§ **EXERCISE DIRECTIONS**
Word for word, reproduce every record in the listing below.

--- START ---

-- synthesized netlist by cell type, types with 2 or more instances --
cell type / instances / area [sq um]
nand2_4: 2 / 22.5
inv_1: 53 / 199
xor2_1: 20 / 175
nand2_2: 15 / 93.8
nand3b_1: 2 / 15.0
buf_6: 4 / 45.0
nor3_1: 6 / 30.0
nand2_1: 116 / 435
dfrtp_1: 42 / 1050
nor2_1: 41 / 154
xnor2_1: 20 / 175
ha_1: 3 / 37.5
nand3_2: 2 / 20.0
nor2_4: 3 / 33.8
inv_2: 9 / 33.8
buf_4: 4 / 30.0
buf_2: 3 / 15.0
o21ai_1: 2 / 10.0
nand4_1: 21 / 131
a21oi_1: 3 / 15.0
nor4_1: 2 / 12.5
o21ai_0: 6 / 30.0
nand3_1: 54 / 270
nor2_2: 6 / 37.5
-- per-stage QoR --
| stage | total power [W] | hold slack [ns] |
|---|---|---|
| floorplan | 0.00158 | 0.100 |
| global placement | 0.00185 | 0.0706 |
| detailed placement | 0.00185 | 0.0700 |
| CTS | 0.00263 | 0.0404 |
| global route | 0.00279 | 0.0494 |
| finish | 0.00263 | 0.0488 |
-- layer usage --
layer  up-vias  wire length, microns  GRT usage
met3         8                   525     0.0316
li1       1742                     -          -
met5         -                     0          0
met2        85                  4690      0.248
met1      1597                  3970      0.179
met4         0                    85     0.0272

--- END ---

§ **ANSWER SPACE**
-- synthesized netlist by cell type, types with 2 or more instances --
cell type / instances / area [sq um]
nand2_4: 2 / 22.5
inv_1: 53 / 199
xor2_1: 20 / 175
nand2_2: 15 / 93.8
nand3b_1: 2 / 15.0
buf_6: 4 / 45.0
nor3_1: 6 / 30.0
nand2_1: 116 / 435
dfrtp_1: 42 / 1050
nor2_1: 41 / 154
xnor2_1: 20 / 175
ha_1: 3 / 37.5
nand3_2: 2 / 20.0
nor2_4: 3 / 33.8
inv_2: 9 / 33.8
buf_4: 4 / 30.0
buf_2: 3 / 15.0
o21ai_1: 2 / 10.0
nand4_1: 21 / 131
a21oi_1: 3 / 15.0
nor4_1: 2 / 12.5
o21ai_0: 6 / 30.0
nand3_1: 54 / 270
nor2_2: 6 / 37.5
-- per-stage QoR --
| stage | total power [W] | hold slack [ns] |
|---|---|---|
| floorplan | 0.00158 | 0.100 |
| global placement | 0.00185 | 0.0706 |
| detailed placement | 0.00185 | 0.0700 |
| CTS | 0.00263 | 0.0404 |
| global route | 0.00279 | 0.0494 |
| finish | 0.00263 | 0.0488 |
-- layer usage --
layer  up-vias  wire length, microns  GRT usage
met3         8                   525     0.0316
li1       1742                     -          -
met5         -                     0          0
met2        85                  4690      0.248
met1      1597                  3970      0.179
met4         0                    85     0.0272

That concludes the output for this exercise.